Melvin's story: To be continued

Cleveland Melvin tells no great tales — yet.

No tales of surviving the life in East Baltimore, the neighborhood near urban ground zero for such happy TV fare as "Homicide: Life on the Street," "The Wire" and "The Corner."

No stories about the glory of DePaul basketball past — long past.

No self-aggrandizement acknowledging being last season's Big East Rookie of the Year, an accolade achieved innumerable xBox reloads ago by NBA stars Carmelo Anthony, Allen Iverson and Patrick Ewing.

Instead, for Melvin and his Blue Demons teammates, the now is all that matters. And nothing in that now will matter more Sunday afternoon then when they open conference play against Syracuse at Allstate Arena.

The Orange (14-0, 1-0 Big East) are merely the No. 1 ranked team in the nation.

DePaul, at 9-3 is off to its best start since 1999-2000.

The Orange put on a defensive show against visiting Seton Hall Wednesday night. They blocked 14 shots — a school-record 10 by Fab Melo, a sophomore Dwight Howard could-be from Brazil — and stole the ball 17 times while forcing 23 turnovers.

Syracuse coasted to a 75-49 win over a Pirates team that arrived 11-1 and won by 32 in the Carrier Dome last January.

"We are not going to be favored against Syracuse," deadpanned Oliver Purnell, DePaul's coach. "But we are going to be a team that plays hard and at least positions itself to win a lot of games."

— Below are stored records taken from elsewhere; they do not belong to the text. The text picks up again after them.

File: config.mk
export PLATFORM = sky130hd
export DESIGN_NAME = serial_byte_rx_flat
export DESIGN_NICKNAME = d
export VERILOG_FILES = /design/src/rtl/serial_byte_rx_pkg.sv /design/src/rtl/serial_byte_rx_if.sv /design/src/rtl/sync_fifo.sv /design/src/rtl/serial_byte_rx.sv /design/src/flat_wrapper.sv
export SDC_FILE = /design/constraint.sdc
export NUM_CORES = 1
export LEC_CHECK = 0
export BUFFER_PORTS_ARGS = -buffer_cell sky130_fd_sc_hd__buf_4
export CAP_MARGIN = 20
export CORE_UTILIZATION = 29
export DETAILED_ROUTE_END_ITERATION = 7
export PLACE_DENSITY_LB_ADDON = 0.05
export SLEW_MARGIN = 40
export SYNTH_ARGS = -nofsm -noshare
export SYNTH_HDL_FRONTEND = slang
export SYNTH_SLANG_ARGS = --single-unit
File: constraint.sdc
create_clock -name clk -period 5.3 [get_ports clk]
set_input_delay 0.265 -clock clk [delete_from_list [all_inputs] [get_ports clk]]
set_output_delay 0.265 -clock clk [all_outputs]
set_load 0.01 [all_outputs]
File: src/rtl/serial_byte_rx_pkg.sv
// rtl/serial_byte_rx_pkg.sv - shared constants and types for the serial byte receiver
package serial_byte_rx_pkg;

    localparam int DEF_WIDTH = 8;
    localparam int DEF_DEPTH = 4;

    // Bit-order encoding shared with the upstream shift-register stage
    localparam logic DIR_MSB_FIRST = 1'b0;
    localparam logic DIR_LSB_FIRST = 1'b1;

    typedef enum logic {
        ST_IDLE  = 1'b0,
        ST_SHIFT = 1'b1
    } asm_state_t;

endpackage

File: src/rtl/serial_byte_rx_if.sv
// rtl/serial_byte_rx_if.sv - serial bit input and word output bundle of the receiver
interface serial_byte_rx_if #(
    parameter int WIDTH = 8,
    parameter int DEPTH = 4
) ();
    localparam int CW = $clog2(DEPTH + 1);

    logic             clr;
    logic             dir;
    logic             bit_en;
    logic             bit_in;
    logic [WIDTH-1:0] out_data;
    logic             out_valid;
    logic             out_ready;
    logic [CW-1:0]    count;
    logic             busy;
    logic             ovf;

    modport master (
        output clr, dir, bit_en, bit_in, out_ready,
        input  out_data, out_valid, count, busy, ovf
    );

    modport slave (
        input  clr, dir, bit_en, bit_in, out_ready,
        output out_data, out_valid, count, busy, ovf
    );
endinterface

File: src/rtl/sync_fifo.sv
// rtl/sync_fifo.sv - single-clock FIFO with flush, fill count and zeroed head when empty
module sync_fifo #(
    parameter int WIDTH = 8,
    parameter int DEPTH = 4
) (
    input  logic                         clk,
    input  logic                         reset_n,
    input  logic                         flush,
    input  logic                         push,
    input  logic [WIDTH-1:0]             push_data,
    input  logic                         pop,
    output logic [WIDTH-1:0]             pop_data,
    output logic [$clog2(DEPTH+1)-1:0]   count,
    output logic                         full,
    output logic                         empty
);
    localparam int PW = $clog2(DEPTH);
    localparam int CW = $clog2(DEPTH + 1);

    logic [WIDTH-1:0] mem [DEPTH];
    logic [PW-1:0]    wr_ptr;
    logic [PW-1:0]    rd_ptr;
    logic [CW-1:0]    cnt;
    logic             pop_ok;
    logic             push_ok;

    assign empty   = (cnt == '0);
    assign full    = (cnt == CW'(DEPTH));
    assign pop_ok  = pop & ~empty & ~flush;
    // A full FIFO still accepts a push when the head leaves at the same edge
    assign push_ok = push & ~flush & (~full | pop_ok);

    assign count    = cnt;
    assign pop_data = empty ? '0 : mem[rd_ptr];

    always_ff @(posedge clk) begin
        if (push_ok) begin
            mem[wr_ptr] <= push_data;
        end
    end

    always_ff @(posedge clk or negedge reset_n) begin
        if (!reset_n) begin
            wr_ptr <= '0;
            rd_ptr <= '0;
            cnt    <= '0;
        end else if (flush) begin
            wr_ptr <= '0;
            rd_ptr <= '0;
            cnt    <= '0;
        end else begin
            if (push_ok) begin
                wr_ptr <= wr_ptr + PW'(1);
            end
            if (pop_ok) begin
                rd_ptr <= rd_ptr + PW'(1);
            end
            case ({push_ok, pop_ok})
                2'b10:   cnt <= cnt + CW'(1);
                2'b01:   cnt <= cnt - CW'(1);
                default: cnt <= cnt;
            endcase
        end
    end
endmodule

File: src/rtl/serial_byte_rx.sv
// rtl/serial_byte_rx.sv - serial-to-parallel word assembler feeding a valid/ready FIFO
module serial_byte_rx
    import serial_byte_rx_pkg::*;
#(
    parameter int WIDTH = DEF_WIDTH,
    parameter int DEPTH = DEF_DEPTH
) (
    input  logic             clk,
    input  logic             reset_n,
    serial_byte_rx_if.slave  bus
);
    localparam int CNT_W = $clog2(WIDTH);
    localparam logic [CNT_W-1:0] LAST_BIT = CNT_W'(WIDTH - 1);

    asm_state_t       state;
    logic [CNT_W-1:0] bit_cnt;
    logic [WIDTH-1:0] asm_q;
    logic             dir_lat;
    logic             ovf_q;

    logic             eff_dir;
    logic [WIDTH-1:0] shifted;
    logic             word_done;
    logic             fifo_full;
    logic             fifo_empty;
    logic             ovf_set;

    // The first bit of a word uses the live dir; later bits use the latched order
    assign eff_dir   = (state == ST_IDLE) ? bus.dir : dir_lat;
    assign shifted   = (eff_dir == DIR_LSB_FIRST) ? {bus.bit_in, asm_q[WIDTH-1:1]}
                                                  : {asm_q[WIDTH-2:0], bus.bit_in};
    assign word_done = bus.bit_en & ~bus.clr & (bit_cnt == LAST_BIT);
    // When full the FIFO is non-empty, so out_ready alone means the head leaves
    assign ovf_set   = word_done & fifo_full & ~bus.out_ready;

    sync_fifo #(
        .WIDTH (WIDTH),
        .DEPTH (DEPTH)
    ) u_fifo (
        .clk       (clk),
        .reset_n   (reset_n),
        .flush     (bus.clr),
        .push      (word_done),
        .push_data (shifted),
        .pop       (bus.out_ready),
        .pop_data  (bus.out_data),
        .count     (bus.count),
        .full      (fifo_full),
        .empty     (fifo_empty)
    );

    assign bus.out_valid = ~fifo_empty;
    assign bus.busy      = (state == ST_SHIFT);
    assign bus.ovf       = ovf_q;

    always_ff @(posedge clk or negedge reset_n) begin
        if (!reset_n) begin
            state   <= ST_IDLE;
            bit_cnt <= '0;
            asm_q   <= '0;
            dir_lat <= DIR_MSB_FIRST;
            ovf_q   <= 1'b0;
        end else if (bus.clr) begin
            state   <= ST_IDLE;
            bit_cnt <= '0;
            asm_q   <= '0;
            ovf_q   <= 1'b0;
        end else begin
            if (bus.bit_en) begin
                asm_q <= shifted;
                if (state == ST_IDLE) begin
                    dir_lat <= bus.dir;
                end
                if (bit_cnt == LAST_BIT) begin
                    bit_cnt <= '0;
                    state   <= ST_IDLE;
                end else begin
                    bit_cnt <= bit_cnt + CNT_W'(1);
                    state   <= ST_SHIFT;
                end
            end
            if (ovf_set) begin
                ovf_q <= 1'b1;
            end
        end
    end
endmodule

File: src/flat_wrapper.sv
// flat-port wrapper written by rule: the top's interface ports become plain ports
module serial_byte_rx_flat import serial_byte_rx_pkg::*;
#(
    parameter int WIDTH = DEF_WIDTH,
    parameter int DEPTH = DEF_DEPTH
)
  (clk, reset_n, bus_clr, bus_dir, bus_bit_en, bus_bit_in, bus_out_ready, bus_out_data, bus_out_valid, bus_count, bus_busy, bus_ovf);
  serial_byte_rx_if #(.WIDTH(WIDTH), .DEPTH(DEPTH)) bus_i ();
  input  logic clk;
  input  logic reset_n;
  input wire logic [$bits(bus_i.clr)-1:0] bus_clr;
  input wire logic [$bits(bus_i.dir)-1:0] bus_dir;
  input wire logic [$bits(bus_i.bit_en)-1:0] bus_bit_en;
  input wire logic [$bits(bus_i.bit_in)-1:0] bus_bit_in;
  input wire logic [$bits(bus_i.out_ready)-1:0] bus_out_ready;
  output wire logic [$bits(bus_i.out_data)-1:0] bus_out_data;
  output wire logic [$bits(bus_i.out_valid)-1:0] bus_out_valid;
  output wire logic [$bits(bus_i.count)-1:0] bus_count;
  output wire logic [$bits(bus_i.busy)-1:0] bus_busy;
  output wire logic [$bits(bus_i.ovf)-1:0] bus_ovf;
  assign bus_i.clr = bus_clr;
  assign bus_i.dir = bus_dir;
  assign bus_i.bit_en = bus_bit_en;
  assign bus_i.bit_in = bus_bit_in;
  assign bus_i.out_ready = bus_out_ready;
  assign bus_out_data = bus_i.out_data;
  assign bus_out_valid = bus_i.out_valid;
  assign bus_count = bus_i.count;
  assign bus_busy = bus_i.busy;
  assign bus_ovf = bus_i.ovf;
  serial_byte_rx #(.WIDTH(WIDTH), .DEPTH(DEPTH)) u_core (.clk(clk), .reset_n(reset_n), .bus(bus_i));
endmodule
==> impl_metrics.csv, run 1 <==
group,metric,value,unit
die,rows,32,
clock_tree,cts_made_buffers,5,
timing,worst_slew_pin_slew,0.639,ns
grt,grt_max_degree,26,
clock_tree,cts_buffer_depth,2,
routing,totalWireLength,4380,µm
placed_design,gp_congestion,0.776,
min_path,hp-class,"input pin to register",
timing,finalSetupViolations,0,
logic_synthesis,ys_seq_elements,53,
setup_path,cp-start-kind,"register",
grt,grt_pass1_vias,1407,
die,die-area,0.00856,mm²
routing,drt_first_pass_iters,4,
setup_path,critPathKind,"register to register",
layout,layout.nets,193,
run_status,status,"finished, final reports clean",
clock_tree,htree_num_levels,2,
logic_synthesis,synth_area,0.00238,mm²
setup_path,setup.worst_path.end_class,"register",
placed_design,post-dp-hpwl,3020,µm
timing,relSlewSlack,57.4,%
layout,drive_above_1_share,27.2,%
logic_synthesis,syn_area_per_cell,15.2,µm²
routing,ant_nets,0,
grt,grt_overflow,0,
clock_tree,path_clk_slew,0.10,ns
grt,grt_first_pass_wirelength,7240,µm
timing,final.min_clock_period,2.30,ns
logic_synthesis,seq_area_frac_synth,62.6,%
logic_synthesis,synth_cell_type_count,31,
timing,rsz0062_at_grt,"false",
layout,ff_latch_area,0.00149,mm²
routing,detail_route.iter0.violations,47,
logic_synthesis,synth_top_area_cell,"edfxtp_1",
logic_synthesis,synth.top_cell.area_share,40.4,%
logic_synthesis,synth_area_leaders,"edfxtp_1 40%, dfrtp_1 22%, mux4_2 7.6%",
layout,fillers,763,
job,maxCapViolCount,0,
timing,post-route-period-util,43.3,%
timing,final_max_slew_viol_count,0,
layout,multi_input_area,852,µm²
die,io_pins,21,
placed_design,portBuffers,20,
setup_path,critPathMaxFanout,5,
layout,area_growth,15.3,%
routing,num_vias,1286,
clock_tree,cts_tree,"done",
routing,vias_per_cell,4.56,
layout,antenna_cells,0,
logic_synthesis,yosysWarnings,0,
grt,grt_usage,11.7,%
clock_tree,worstSkewPairLatency,0.31,ns
die,initial_core_util,30.4,%
clock_tree,clock_sinks,53,
routing,drc,0,
timing,skew,0.00721,ns
power,power_leakage,1.06,nW
power,ir_drop,0.0793,mV
die,dieWidth,92.5,µm
setup_path,required,5.49,ns
die,die_h,92.5,µm
power,power,718,µW
timing,fmax,435,MHz
logic_synthesis,synth_nets,170,
grt,antenna_found_initial,0,
setup_path,arrival,2.49,ns
clock_tree,cts_resized,0,
routing,wl_per_cell,15.5,µm
clock_tree,cts_root_buf,"clkbuf_8",
logic_synthesis,synthCells,156,
die,coreArea,0.00781,mm²
timing,finalSetupTns,0,ns
power,p_per_area,262,mW/mm²
timing,final_hold_viol_count,0,
[routing by layer]
layer	GRT usage, %	share of wire [%]	up-vias
met2	20.3	50	26
li1	-	-	613
met1	14.0	44	642
met4	3.91	1.4	0
met3	2.96	4.0	5
met5	0	0	-
[stage by stage]
stage / hold slack (ns) / instance area (µm²) / instances / setup WS (ns) / util, %
2_1_floorplan: -0.0306 / 2380 / 156 / 3.13 / -
5_1_grt: 0.307 / 2740 / 282 / 2.86 / 35.1
6_report: 0.292 / 2740 / 282 / 3.00 / 35.1
4_1_cts: 0.286 / 2740 / 282 / 2.96 / 35.1
3_5_place_dp: 0.172 / 2640 / 273 / 3.00 / 33.8
3_3_place_gp: 0.168 / 2640 / 273 / 3.06 / 33.8
[power by group]
part	internal, mW	total [mW]	switching (mW)
registers	0.441	0.446	0.00428
logic	0.0172	0.0384	0.0212
clock network	0.0956	0.234	0.138
total	0.554	0.718	0.163
[placed cells by master, fill, tap and decap left out, types with 3 or more instances in the layout]
| cell type | netlist | final |
|---|---|---|
| nand2_1 | 4 | 4 |
| nor2_1 | 18 | 18 |
| nor3_1 | 3 | 3 |
| edfxtp_1 | 32 | 32 |
| inv_1 | 3 | 3 |
| nor2b_1 | 10 | 10 |
| mux4_2 | 8 | 8 |
| xnor2_1 | 3 | 3 |
| mux2_2 | 9 | 9 |
| ha_1 | 6 | 6 |
| buf_4 | 0 | 21 |
| mux2i_1 | 11 | 11 |
| and2_1 | 5 | 5 |
| dfrtp_1 | 21 | 21 |
| clkbuf_8 | 0 | 5 |
[layout make-up]
| class | count | area share [%] |
|---|---|---|
| sequential | 53 | 54.3 |
| clock inverter | 3 | 0.914 |
| timing repair buffer | 22 | 6.12 |
| clock buffer | 5 | 2.51 |
| inverter | 3 | 0.411 |
| tap | 102 | 4.66 |
| multi-input combinational | 94 | 31.1 |
[path summary, 6_finish.rpt]
check / start / end / slack (ns) / cells past startpoint
max in group asynchronous: reset_n / u_core.asm_q[6] / 4.70 / 2
setup / recovery: u_core.bit_cnt[0] / u_core.u_fifo.count[2] / 3.00 / 8
hold reg to reg: u_core.bus.ovf / u_core.bus.ovf / 0.51 / 2
min in group asynchronous: reset_n / u_core.bit_cnt[1] / 0.37 / 2
hold / removal: bus_out_ready / u_core.u_fifo.count[1] / 0.29 / 4
setup reg to reg: u_core.bit_cnt[0] / u_core.u_fifo.count[2] / 3.00 / 8
[state kept, by name, indices dropped and copies added (netlist names)]
signal                count
u_core.u_fifo.rd_ptr      2
u_core.asm_q              8
u_core.u_fifo.count       3
u_core.dir_lat            1
u_core.bus.busy           1
u_core.bit_cnt            3
u_core.bus.ovf            1
u_core.u_fifo.wr_ptr      2
u_core.u_fifo.mem        32
[worst max-delay path: stages (launching register included)]
cell	delay, ns
dfrtp_1	0.38
ha_1	0.15
ha_1	0.17
nand3b_1	0.17
and2_1	0.26
nor2b_1	0.15
fa_1	0.38
mux2i_1	0.18
mux2_1	0.34
[cells in the mapped netlist]
cell      count
nor2b_1      10
buf_2         3
mux2i_4       1
and2_1        5
xor2_1        1
and3b_1       1
a21oi_1       2
o31a_1        1
fa_1          1
nand3b_1      1
nor3_4        1
clkbuf_1      2
mux2i_1      11
nor4b_2       1
mux2_1        1
ha_1          6
mux4_2        8
o21a_1        1
buf_1         1
nor3_1        3
inv_1         3
a211oi_1      1
o31ai_1       1
nor2_1       18
xnor2_1       3
edfxtp_1     32
o21ai_0       2
nand2_1       4
dfrtp_1      21
nand2b_1      1
mux2_2        9
[cells by family (layout without fill, tap and decap cells)]
kind of cell,after synthesis,in the layout,share of synthesized area [%]
AND/OR/NAND/NOR,45,45,10.3
AO/OA/AOI/OAI,8,8,2.16
multiplexers,30,30,17.9
XOR/XNOR,4,4,1.47
adder cells (fa/ha/maj),7,7,4.00
flip-flops,53,53,62.6
buffers and inverters,9,33,1.58
[repair_timing]
| action | in CTS | in global routing |
|---|---|---|
| endpoints found under the hold margin | 21 | 0 |
| hold buffers | 1 | 0 |
| setup buffers | 0 | 0 |
| endpoints found under the setup margin | 0 | 0 |
No activity file was read; power rests on OpenSTA's default activity.
==> run 2: changes to the inputs <==
==> constraint.sdc (replaced) <==
create_clock -name clk -period 1.85 [get_ports clk]
set_input_delay 0.0925 -clock clk [delete_from_list [all_inputs] [get_ports clk]]
set_output_delay 0.0925 -clock clk [all_outputs]
set_load 0.01 [all_outputs]
==> run 2 against run 1 <==
The run now ends with negative setup slack left. Critical path depth is the same. Sequential power grew to 2.9 times the previous value. Sequential share of layout area fell by 4.6 points. Global-route usage decreased by 0.17 points. Flip-flop and latch count unchanged. First-iteration DRC count unchanged. Clock skew increased by 0.0011 ns. Core utilization up 3.3 points. Register-to-register slack got worse by 3.2 ns. Clock power rose to 2.8 times the previous value. Largest cell class unchanged.
==> impl_metrics.csv, run 2 (synthesis results as in run 1) <==
group,metric,value,unit
clock_tree,cts_buffer_depth,2,
layout,regMostFlops,"u_core.u_fifo.mem",
clock_tree,cts_made_buffers,5,
setup_path,worst-r2r-cell-count,8,
power,ir_drop,0.331,mV
layout,area_growth,26.1,%
die,io_pins,21,
layout,final_cells,303,
layout,reg.largest.list,"u_core.u_fifo.mem x32, u_core.asm_q x8",
layout,most-common-layout-cells,"37 x buf_4, 32 x edfxtp_1, 20 x dfrtp_1, 17 x nor2_1, 11 x mux2i_1",
layout,layout_commonest_cell,"buf_4",
setup_path,r2r-start,"u_core.bit_cnt[1]",
clock_tree,htree_num_levels,2,
routing,drt_first_pass_iters,3,
timing,post-route-period-util,109,%
timing,relSlewSlack,67.8,%
placed_design,dp.cells,290,
setup_path,r2r-end,"u_core.u_fifo.count[2]",
layout,multi_input_area,887,µm²
timing,fmax,494,MHz
setup_path,crit_end,"u_core.u_fifo.count[2]",
routing,ant_nets,0,
grt,grt_overflow,0,
routing,wl_per_cell,14.6,µm
setup_path,critPathKind,"register to register",
placed_design,portBuffers,20,
grt,grt_pass1_vias,1490,
timing,final_max_slew_viol_count,0,
routing,num_vias,1364,
routing,drc,0,
setup_path,crit_start,"u_core.bit_cnt[1]",
run_status,status,"finished, violations left",
clock_tree,worstSkewPairLatency,0.30,ns
timing,worst_slew_pin_slew,0.484,ns
timing,whs,0.128,ns
setup_path,cp-start-kind,"register",
min_path,hp-class,"input pin to register",
clock_tree,clock_sinks,53,
setup_path,critPathMaxFanout,2,
layout,layout.nets,214,
placed_design,post-dp-hpwl,3180,µm
die,rows,32,
clock_tree,cts_root_buf,"clkbuf_8",
power,power_leakage,1.18,nW
run_status,violations,"negative setup slack",
grt,grt_first_pass_wirelength,7330,µm
job,maxCapViolCount,0,
die,dieWidth,92.5,µm
routing,totalWireLength,4420,µm
layout,antenna_cells,0,
die,die-area,0.00856,mm²
routing,detail_route.iter0.violations,47,
layout,drive_above_1_share,38.3,%
timing,rsz0062_at_grt,"true",
die,initial_core_util,30.4,%
layout,fillers,772,
layout,ff_latch_area,0.00149,mm²
layout,largest_reg_flops,32,
timing,setup_ws,-0.174,ns
grt,grt_max_degree,25,
timing,skew,0.00830,ns
layout,fin_util,38.4,%
setup_path,setup.worst_path.end_class,"register",
clock_tree,path_clk_slew,0.10,ns
setup_path,arrival,2.21,ns
setup_path,worst-r2r-setup-slack,-0.17,ns
grt,antenna_found_initial,0,
routing,vias_per_cell,4.50,
placed_design,gp_congestion,0.757,
clock_tree,cts_tree,"done",
die,die_h,92.5,µm
setup_path,required,2.04,ns
timing,final.min_clock_period,2.02,ns
grt,grt_usage,11.5,%
timing,final_hold_viol_count,0,
power,p_per_area,689,mW/mm²
timing,finalSetupViolations,2,
die,coreArea,0.00781,mm²
run 2: area by class of cell:
type	instances	area share, %
Sequential cell	53	49.7
Clock inverter	3	0.835
Tap cell	102	4.26
Clock buffer	5	2.30
Inverter	3	0.376
Multi-Input combinational cell	94	29.6
Timing Repair Buffer	43	12.9
run 2: stage by stage:
step	TNS [ns]	area, µm²	power, mW	setup slack, ns
after floorplan	-0.320	2390	1.37	-0.237
after global placement	-0.153	2840	1.42	-0.153
after detailed placement	-1.90	2840	1.42	-0.232
after CTS	-0.245	2970	2.10	-0.203
after global routing	-0.505	3000	2.16	-0.254
final	-0.203	3000	2.06	-0.174
run 2: critical path, stage by stage (launching register included):
cell and delay [ns]:
dfrtp_1 0.38, ha_2 0.20, ha_4 0.13, nand3b_1 0.09
and2_4 0.15, nor2b_4 0.12, fa_2 0.34, mux2i_1 0.17
mux2_1 0.33
run 2: layer usage:
layer / GRT usage [%] / wire length [µm]
met5: 0 / 0
met2: 20.6 / 2330
met1: 13.6 / 1940
met4: 3.52 / 31
met3: 2.63 / 116
run 2: timing repair:
| item | CTS | global route |
|---|---|---|
| pin swaps | 4 | 2 |
| cloned | 0 | 0 |
| endpoints found under the hold margin | 21 | 0 |
| resized for setup | 3 | 1 |
| endpoints found under the setup margin | 35 | 42 |
| hold buffers | 1 | 0 |
| setup buffers | 1 | 3 |
run 2: worst min-delay path by stage:
stage             startpoint                      to  slack, ns  depth (start not counted)
4_1_cts        bus_out_ready  u_core.u_fifo.count[1]       0.12                          4
3_5_place_dp         reset_n  u_core.u_fifo.count[2]     0.0006                          1
2_1_floorplan        reset_n         u_core.asm_q[0]      -0.20                          0
3_3_place_gp         reset_n  u_core.u_fifo.count[2]     -0.004                          1
5_1_grt        bus_out_ready  u_core.u_fifo.count[1]       0.15                          4
6_report       bus_out_ready  u_core.u_fifo.count[1]       0.13                          4
run 2: where the power goes:
part | total [mW] | switching (mW) | internal, mW
registers | 1.28 | 0.0111 | 1.26
logic | 0.126 | 0.0648 | 0.0610
clock network | 0.661 | 0.388 | 0.274
total | 2.06 | 0.463 | 1.60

Melvin is both buying in and selling. At a listed 6-8 and 205 pounds with boingo-like spring, he is a notably instinctive talent who remains very much a work-in-progress.

With the ball from 12 feet in, he has a will to score from unorthodox angles.

Beyond 12 feet, he is — well, he is a work in progress. And that work checklist includes: jump shot, footwork and strength.

Still, given the twilight zone that has been DePaul basketball for large chunks of the new millennium, Melvin and fellow sophomores Brandon Young and Morgan Moses have emerged as the newest blue notes most likely to wake up the echoes of Meyer, Corzine, Aguirre, et al.

"I know it's been a great program with great teams," Melvin said. "But our focus is forward, on us winning and listening to Coach 'O.P.' and taking care of business. It's a great fit for me."

Melvin has made an art of quietly fitting in since he was a lad in East Baltimore. Some would suggest it has been a survival skill.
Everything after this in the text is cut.